Case 1 continued Two days following an uneventful surgical procedure performed under general anesthesia, the patient although hemodynamically stable becomes disoriented, pulls out his intravenous lines, and tries to get out of bed. His heart rate is 82/min and blood pressure 142/68 mmHg. The cardiopulmonary and neurological examinations are unremarkable. Question #2. The most likely cause of postoperative delirium in this patient is:

A. impaired central nervous system perfusion due to cross-clamping of the aorta during surgery

B. alcohol withdrawal C. preoperative use of multiple psychotropic medications D. inadequate pain control E. general anesthesia

Answer C The most likely cause of this patient’s delirium is polypharmacy and drug interactions (slide 8). Underlying depression and anxiety are also among the most likely factors that predispose this patient to perioperative delirium (slides 1 and 9). Given his hyperactive presentation, alcohol withdrawal and inadequate pain control should also be suspected. However, the lack of hemodynamic signs of sympathetic arousal (i.e. tachycardia, hypertension) makes these causes less likely. Vascular surgery

is associated with an increased risk for delirium due to hypoperfusion related to cross-clamping of the aorta or atherosclerotic emboli, but these factors are less frequently the cause of delirium than drug-related side effects. Importantly, choice of anesthesia, i.e. general or regional, does not affect the predisposition to postoperative confusion in older patients.

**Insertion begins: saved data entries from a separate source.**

`config.mk`:
```
export PLATFORM = sky130hd
export DESIGN_NAME = pstore_array
export DESIGN_NICKNAME = d
export VERILOG_FILES = /design/src/rtl/pstore_array_pkg.sv /design/src/rtl/pstore_array_lane.sv /design/src/rtl/pstore_array.sv
export SDC_FILE = /design/constraint.sdc
export NUM_CORES = 1
export LEC_CHECK = 0
export CORE_MARGIN = 3
export CORE_UTILIZATION = 57
export CTS_BUF_LIST = sky130_fd_sc_hd__clkbuf_8
export DETAILED_ROUTE_END_ITERATION = 7
export GPL_ROUTABILITY_DRIVEN = 0
export PLACE_DENSITY = 0.87
export SYNTH_ARGS = -nofsm -noshare
export SYNTH_HDL_FRONTEND = slang
export SYNTH_SLANG_ARGS = --single-unit
export TNS_END_PERCENT = 10
```
`constraint.sdc`:
```
create_clock -name clk -period 5.3 [get_ports clk]
set_input_delay 0.53 -clock clk [delete_from_list [all_inputs] [get_ports clk]]
set_output_delay 0.53 -clock clk [all_outputs]
set_load 0.01 [all_outputs]
```
`src/rtl/pstore_array_pkg.sv`:
```
// Shared widths and FSM state encoding for the partial-sum store and the layer sequencer.
package pstore_array_pkg;

  localparam int RELU_NODES            = 2;
  localparam int LAYER_1_BIT_WIDTH     = 8;
  localparam int LAYER_1_OUT_BIT_WIDTH = 10;

  typedef enum logic [1:0] {
    PSTORE_IDLE  = 2'd0,
    PSTORE_ACCUM = 2'd1,
    PSTORE_DONE  = 2'd2
  } pstoreState_t;

endpackage

```
`src/rtl/pstore_array_lane.sv`:
```
// One node lane: bias register, signed accumulator with optional clamp, ReLU output mux.
// Term applied at edge t is visible after edge t; no backpressure, the parent decides what to accept.
module pstore_lane #(
  parameter int IN_WIDTH  = 4,
  parameter int OUT_WIDTH = 5,
  parameter int SATURATE  = 1
) (
  input  logic                 clk,
  input  logic                 clr,
  input  logic [IN_WIDTH-1:0]  weightIn,
  input  logic [OUT_WIDTH-1:0] biasIn,
  input  logic                 biasWrite,
  input  logic                 loadNewBias,
  input  logic                 loadOldBias,
  input  logic                 accumulate,
  input  logic                 reluEnable,
  output logic [OUT_WIDTH-1:0] sumOut
);

  localparam logic [OUT_WIDTH-1:0] MAX_VAL = {1'b0, {(OUT_WIDTH-1){1'b1}}};
  localparam logic [OUT_WIDTH-1:0] MIN_VAL = {1'b1, {(OUT_WIDTH-1){1'b0}}};

  logic [OUT_WIDTH-1:0] biasReg;
  logic [OUT_WIDTH-1:0] acc;
  logic [OUT_WIDTH-1:0] accNext;
  logic [OUT_WIDTH:0]   wideSum;

  // One guard bit is enough: the sign-extended term never exceeds the accumulator range.
  always_comb begin
    wideSum = {acc[OUT_WIDTH-1], acc}
            + {{(OUT_WIDTH+1-IN_WIDTH){weightIn[IN_WIDTH-1]}}, weightIn};
    accNext = wideSum[OUT_WIDTH-1:0];
    if (SATURATE != 0 && (wideSum[OUT_WIDTH] != wideSum[OUT_WIDTH-1])) begin
      accNext = wideSum[OUT_WIDTH] ? MIN_VAL : MAX_VAL;
    end
  end

  always_ff @(posedge clk or negedge clr) begin
    if (!clr) begin
      biasReg <= '0;
      acc     <= '0;
    end else begin
      if (biasWrite) biasReg <= biasIn;
      if (loadNewBias)      acc <= biasIn;
      else if (loadOldBias) acc <= biasReg;
      else if (accumulate)  acc <= accNext;
    end
  end

  assign sumOut = (reluEnable && acc[OUT_WIDTH-1]) ? '0 : acc;

endmodule

```
`src/rtl/pstore_array.sv`:
```
// Per-node partial-sum store: bias preload, NUM_INPUTS accumulations, then DONE until sumClear.
// sumOut updates on the accepting edge; no backpressure, terms arriving in DONE are dropped and flagged.
module pstore_array
  import pstore_array_pkg::*;
#(
  parameter int NODES      = RELU_NODES,
  parameter int IN_WIDTH   = LAYER_1_BIT_WIDTH / RELU_NODES,
  parameter int OUT_WIDTH  = LAYER_1_OUT_BIT_WIDTH / RELU_NODES,
  parameter int NUM_INPUTS = 4,
  parameter int SATURATE   = 1
) (
  input  logic                                clk,
  input  logic                                clr,
  input  logic [NODES*IN_WIDTH-1:0]           weightsIn,
  input  logic                                weightValid,
  input  logic [NODES*OUT_WIDTH-1:0]          biasesIn,
  input  logic                                biasWriteEnable,
  input  logic                                sumClear,
  input  logic                                reluEnable,
  output logic [NODES*OUT_WIDTH-1:0]          sumOut,
  output logic                                sumValid,
  output logic                                busy,
  output logic [$clog2(NUM_INPUTS+1)-1:0]     inCount,
  output logic                                dropErr
);

  localparam int CNT_W = $clog2(NUM_INPUTS + 1);
  localparam logic [CNT_W-1:0] LAST_COUNT = CNT_W'(NUM_INPUTS);

  pstoreState_t state;
  logic         loadNewBias;
  logic         loadOldBias;
  logic         accumulate;
  logic [CNT_W-1:0] countNext;

  // Priority is sumClear > biasWriteEnable > weightValid for every lane at once.
  assign loadNewBias = biasWriteEnable && (sumClear || state == PSTORE_IDLE);
  assign loadOldBias = sumClear && !biasWriteEnable;
  assign accumulate  = weightValid && !sumClear && !biasWriteEnable && state != PSTORE_DONE;
  assign countNext   = inCount + 1'b1;

  always_ff @(posedge clk or negedge clr) begin
    if (!clr) begin
      state   <= PSTORE_IDLE;
      inCount <= '0;
      dropErr <= 1'b0;
    end else if (sumClear) begin
      state   <= PSTORE_IDLE;
      inCount <= '0;
      dropErr <= 1'b0;
    end else begin
      if (weightValid && state == PSTORE_DONE) dropErr <= 1'b1;
      if (accumulate) begin
        inCount <= countNext;
        state   <= (countNext == LAST_COUNT) ? PSTORE_DONE : PSTORE_ACCUM;
      end
    end
  end

  assign busy     = (state == PSTORE_ACCUM);
  assign sumValid = (state == PSTORE_DONE);

  for (genvar i = 0; i < NODES; i++) begin : gLane
    pstore_lane #(
      .IN_WIDTH (IN_WIDTH),
      .OUT_WIDTH(OUT_WIDTH),
      .SATURATE (SATURATE)
    ) uLane (
      .clk        (clk),
      .clr        (clr),
      .weightIn   (weightsIn[i*IN_WIDTH +: IN_WIDTH]),
      .biasIn     (biasesIn[i*OUT_WIDTH +: OUT_WIDTH]),
      .biasWrite  (biasWriteEnable),
      .loadNewBias(loadNewBias),
      .loadOldBias(loadOldBias),
      .accumulate (accumulate),
      .reluEnable (reluEnable),
      .sumOut     (sumOut[i*OUT_WIDTH +: OUT_WIDTH])
    );
  end

endmodule

```
==> report_table.html <==
<table>
<tr><th>Metric</th><th>Value</th></tr>
<tr><th colspan="2">Timing</th></tr>
<tr><td>Max Slew Vio Count</td><td>0</td></tr>
<tr><td>Ratio of final minimum period to clock period</td><td>51.06%</td></tr>
<tr><td>Worst setup skew after layout</td><td>0.003298 ns</td></tr>
<tr><td>Total negative slack</td><td>0 ns</td></tr>
<tr><td>Relative max-transition margin</td><td>~31%</td></tr>
<tr><td>Number of failing setup endpoints in the final timing report</td><td>0</td></tr>
<tr><td>Final min period</td><td>2.706 ns</td></tr>
<tr><td>Maximum clock frequency</td><td>369.6 MHz</td></tr>
<tr><td>Setup ws final</td><td>approximately 2.6 ns</td></tr>
<tr><td>Final count of hold timing violations</td><td>0</td></tr>
<tr><td>Setup repair after global routing missed its margin</td><td>false</td></tr>
<tr><td>Tightest Pin Transition</td><td>1.031 ns</td></tr>
<tr><th colspan="2">Clocking</th></tr>
<tr><td># Post-CTS Setup Buffers</td><td>0</td></tr>
<tr><td>Clock latency of the later-clocked register in the worst-skew pair</td><td>0.27 ns</td></tr>
<tr><td>Root Buffer Master</td><td>clkbuf_8</td></tr>
<tr><td>Clock Sink Count</td><td>26</td></tr>
<tr><td>Clock tree from TritonCTS</td><td>yes</td></tr>
<tr><td>Cts bufs inserted</td><td>3</td></tr>
<tr><td>Total of cells resized after clock tree synthesis</td><td>0</td></tr>
<tr><td>Hold bufs inserted after CTS</td><td>0</td></tr>
<tr><td>Clock slew at the register clock pins of the worst setup and hold paths</td><td>0.09 ns</td></tr>
<tr><td>Deepest level of the CTS H-tree</td><td>1</td></tr>
<tr><td>CTS max path bufs</td><td>2</td></tr>
<tr><th colspan="2">Synth</th></tr>
<tr><td>Number of flip-flops and latches in the synthesized netlist</td><td>26</td></tr>
<tr><td>Cell accounting for the most synthesized area</td><td>dfrtp_1</td></tr>
<tr><td>Most common cell in the netlist</td><td>dfrtp_1</td></tr>
<tr><td>Fraction of registers with async set/reset</td><td>between 90% and 100%</td></tr>
<tr><td>Area fraction of the dominant cell type after synthesis</td><td>around 33%</td></tr>
<tr><td>Syn Std Cell Area</td><td>1953 um2</td></tr>
<tr><td>Sequential-to-total area share from yosys stat</td><td>~33%</td></tr>
<tr><td>Cell types occupying the most area after synthesis</td><td>dfrtp_1 (33%), ha_1 (7.7%), mux2_1 (4.6%)</td></tr>
<tr><td>Instance count of the mapped netlist</td><td>about 210</td></tr>
<tr><td>Synthesized Nets</td><td>252</td></tr>
<tr><td>Count of flip-flops with a built-in enable after synthesis</td><td>0</td></tr>
<tr><td>Leading register cell type out of synthesis</td><td>dfrtp_1</td></tr>
<tr><td>Synth Area per Inst</td><td>9.127 um2</td></tr>
<tr><td>Number of distinct library cell variants in the gate-level netlist after synthesis</td><td>57</td></tr>
<tr><td>Most instantiated cells after synthesis</td><td>dfrtp_1 (26), nand2_1 (23), a21oi_1 (17)</td></tr>
<tr><td>Synthesis warning total</td><td>0</td></tr>
<tr><th colspan="2">Worst setup path</th></tr>
<tr><td>Slowest stage delay, CP</td><td>0.46 ns</td></tr>
<tr><td>Chain of cells forming the critical path</td><td>clkdlybuf4s50_1 -&gt; ha_1 -&gt; fa_1 -&gt; a211oi_2 -&gt; nor2_1 -&gt; a222oi_1 -&gt; a21oi_1 -&gt; o41ai_2</td></tr>
<tr><td>Slowest library cell on the worst path</td><td>fa_1</td></tr>
<tr><td>Worst setup EP type</td><td>flop</td></tr>
<tr><td>Crit path launch</td><td>weightsIn[4]</td></tr>
<tr><td>End point of the critical path</td><td>gLane[1].uLane.acc[3]</td></tr>
<tr><td>Critical path start-end classification</td><td>in2reg</td></tr>
<tr><td>Arrival time of the worst setup path</td><td>2.87 ns</td></tr>
<tr><td>Required time at the endpoint of the critical path</td><td>5.46 ns</td></tr>
<tr><td>Worst Reg-to-Reg Cells</td><td>7</td></tr>
<tr><td>Launch instance of the worst register-to-register path</td><td>gLane[1].uLane.acc[0]</td></tr>
<tr><td>Critical Path Fanout Max</td><td>6</td></tr>
<tr><td>Reg-to-reg critical path endpoint</td><td>gLane[1].uLane.acc[3]</td></tr>
<tr><td>Setup slack on the worst flop-to-flop path</td><td>2.86 ns</td></tr>
<tr><td>Startpoint types</td><td>input port</td></tr>
<tr><th colspan="2">Routing</th></tr>
<tr><td>Residual DRC count</td><td>0</td></tr>
<tr><td>Wirelength per Cell</td><td>15.92 um</td></tr>
<tr><td>Detailed Routing Iterations Pass 1</td><td>5</td></tr>
<tr><td>Violation count after the first detailed-route iteration</td><td>147</td></tr>
<tr><td>Via Count</td><td>1764</td></tr>
<tr><td>Detailed Route WL</td><td>4697 um</td></tr>
<tr><td>Number of nets with antenna violations after routing</td><td>0</td></tr>
<tr><td>Post-DR vias/cell</td><td>5.980</td></tr>
<tr><th colspan="2">Min path</th></tr>
<tr><td>Class of the worst hold path</td><td>reg2reg</td></tr>
<tr><th colspan="2">Run status</th></tr>
<tr><td>Status</td><td>finished, final reports clean</td></tr>
<tr><th colspan="2">GRT</th></tr>
<tr><td>GRT Resource Usage Total</td><td>23.71%</td></tr>
<tr><td>Antenna violations before repair</td><td>0</td></tr>
<tr><td>Maximum number of pins on one net before global-route repair</td><td>29</td></tr>
<tr><td>Total overflow reported by the global router</td><td>0</td></tr>
<tr><td>Via count of the first global-routing pass</td><td>1738</td></tr>
<tr><td>Global-route wire length before repair</td><td>7948 um</td></tr>
<tr><th colspan="2">Floorplanning</th></tr>
<tr><td>Cell Rows</td><td>20</td></tr>
<tr><td>Horizontal die dimension</td><td>64.54 um</td></tr>
<tr><td>Number of top-level pins</td><td>40</td></tr>
<tr><td>Standard cell core area</td><td>approximately 3200 um2</td></tr>
<tr><td>Die Footprint</td><td>4165 um2</td></tr>
<tr><td>Initial core utilization</td><td>approximately three fifths</td></tr>
<tr><td>Height of the die</td><td>~65 um</td></tr>
<tr><th colspan="2">Placement</th></tr>
<tr><td>Post-Place Setup Slack</td><td>2.352 ns</td></tr>
<tr><td>Number of port buffers</td><td>39</td></tr>
<tr><td>Post-detailed-placement half-perimeter wirelength</td><td>3691 um</td></tr>
<tr><th colspan="2">Power and ir drop</th></tr>
<tr><td>Clock network power share</td><td>approximately 23%</td></tr>
<tr><td>Combinational fraction of design power</td><td>43.0%</td></tr>
<tr><td>Internal Pwr Total</td><td>470.5 uW</td></tr>
<tr><td>Static Leakage</td><td>0.001062 uW</td></tr>
<tr><td>Seq pwr share</td><td>34.3%</td></tr>
<tr><td>Max rail drop VDD</td><td>160.2 uV</td></tr>
<tr><td>Switching portion of total power</td><td>33.78%</td></tr>
<tr><td>Total net switching power</td><td>~240 uW</td></tr>
<tr><td>Total power density per cell area</td><td>290.0 nW/um2</td></tr>
<tr><th colspan="2">Layout</th></tr>
<tr><td>Utilization of the core after routing</td><td>77.70%</td></tr>
<tr><td>P&amp;R area growth vs syn</td><td>25.43%</td></tr>
<tr><td>Number of diodes added for antenna fixing</td><td>0</td></tr>
<tr><td># nets final</td><td>290</td></tr>
<tr><td>Fraction of final layout cells sized beyond drive strength 1</td><td>5.976%</td></tr>
<tr><td>Total of fill cells in the finished design</td><td>256</td></tr>
<tr><th colspan="2">Flow run</th></tr>
<tr><td>Number of violations of the max-capacitance limit</td><td>0</td></tr>
</table>
per-stage QoR:
stage | instance area, um2 | total power [uW] | hold WS (ns) | instances
floorplan | 1953 | 447.9 | 0.2344 | 214
global placement | 2379 | 543.7 | 0.4606 | 291
detailed placement | 2379 | 549.3 | 0.4665 | 291
CTS | 2450 | 709.7 | 0.4969 | 295
global route | 2450 | 760.4 | 0.5127 | 295
finish | 2450 | 710.6 | 0.4951 | 295
layout by cell type (no fill, tap or decap), types with 3 or more instances in the layout:
cell type and instances:
clkbuf_8 3, clkdlybuf4s50_1 39, a31oi_1 4, a21oi_1 17
nand2_1 23, o21ai_0 8, nor2_1 14, ha_1 12
nor2b_1 6, xor2_1 4, nand2b_1 4, and2_1 12
dfrtp_1 26, o21ai_1 4, a211o_1 3, mux2_1 8
a21o_1 4, inv_1 4
power groups by stage:
stage	clock network, uW	logic, uW	registers (uW)
after floorplan	0	209	239
after global placement	0	297	246
after detailed placement	0	302	247
after CTS	164	303	244
after global routing	175	339	247
final	162	305	243
state kept, by name, summed over array words and instances, names as in the netlist:
name and flops:
gLane.uLane.biasReg 10, state 2, dropErr 1, inCount 3, gLane.uLane.acc 10
worst min-delay path by stage:
| stage | startpoint | endpoint | slack (ns) | cells after the start |
|---|---|---|---|---|
| after floorplan | clr | dropErr | 0.23 | 0 |
| after global placement | gLane[1].uLane.biasReg[4] | gLane[1].uLane.biasReg[4] | 0.46 | 2 |
| after detailed placement | gLane[0].uLane.biasReg[4] | gLane[0].uLane.biasReg[4] | 0.47 | 2 |
| after CTS | gLane[1].uLane.biasReg[1] | gLane[1].uLane.biasReg[1] | 0.50 | 1 |
| after global routing | gLane[0].uLane.biasReg[3] | gLane[0].uLane.biasReg[3] | 0.51 | 1 |
| final | gLane[0].uLane.biasReg[2] | gLane[0].uLane.biasReg[2] | 0.50 | 1 |
worst max-delay path: cells and delay by family:
family	cells	cell delay, ns
simple gates	1	0.18
compound gates	4	1.06
fa+ha+maj	2	0.70
buf+inv	1	0.41
routing by layer:
metal / global-route usage, % / share of wire (%) / up-vias / wire length [um]
met5: 0 / 0 / - / 0
li1: - / - / 868 / -
met3: 2.946 / 5.6 / 6 / 265
met4: 6.860 / 1.2 / 0 / 55
met2: 39.69 / 48 / 66 / 2254
met1: 32.19 / 45 / 824 / 2122
final cells by class:
cell class | instances | area [um2] | area share [%]
repair buffers | 40 | 397.9 | 16.24
multi-input cells | 176 | 1256 | 51.28
well taps | 44 | 55.05 | 2.247
inverters | 5 | 18.77 | 0.7661
clock inverters | 1 | 30.03 | 1.226
flip-flops and latches | 26 | 650.6 | 26.56
clock buffers | 3 | 41.29 | 1.685
logic make-up after synthesis:
| kind of cell | after synthesis | share of synthesized area, % |
|---|---|---|
| adder cells (fa/ha/maj) | 15 | 10.25 |
| multiplexers | 10 | 5.638 |
| XOR/XNOR | 6 | 2.691 |
| AND/OR/NAND/NOR | 73 | 19.35 |
| buffers and inverters | 12 | 2.370 |
| AO/OA/AOI/OAI | 72 | 26.39 |
| flip-flops | 26 | 33.31 |
Note: power is estimated with default switching activity, not from simulation.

• Lepouse C, Lautner CA, Liu L, Gomis P, Leon A. Emergence delirium in adults in the post-anaesthesia care unit. Br J Anaesth 2006;96:747-53. This is a prospective study addressing the incidence of and risk factors for emergence delirium in elderly patients. The authors enrolled over 1200 patients and found that preoperative benzodiazepines, and long surgeries were two of several risk factors for emergence delirium.

• Marcantonio ER, Goldman L, Orav EJ, Cook EF, Lee TH. The association of intraoperative factors with the development of postoperative delirium. Am J Med 1998;105:380-4.

• Marcantonio ER, Juarez G, Goldman L, Mangione CM, Ludwig LE, Lind L, Katz N, Cook EF, Orav EJ, Lee TH. The relationship of postoperative delirium with psychoactive medications. JAMA 1994;272:1518-22.

• Williams-Russo P, Sharrock NE, Mattis S, et al. Randomized trial of hypotensive epidural anesthesia in older adults. Anesthesiology 1999; 91(4):926-935.

• Ely EW, Inouye SK, Bernard GR, et al. Delirium in mechanically ventilated patients: validated and reliability of the confusion assessment method for the intensive care unit (CAM-ICU). JAMA 2001;286(21):2703-2710.

Question #3: Which statement about cognitive dysfunction following major noncardiac surgery in older patients is true?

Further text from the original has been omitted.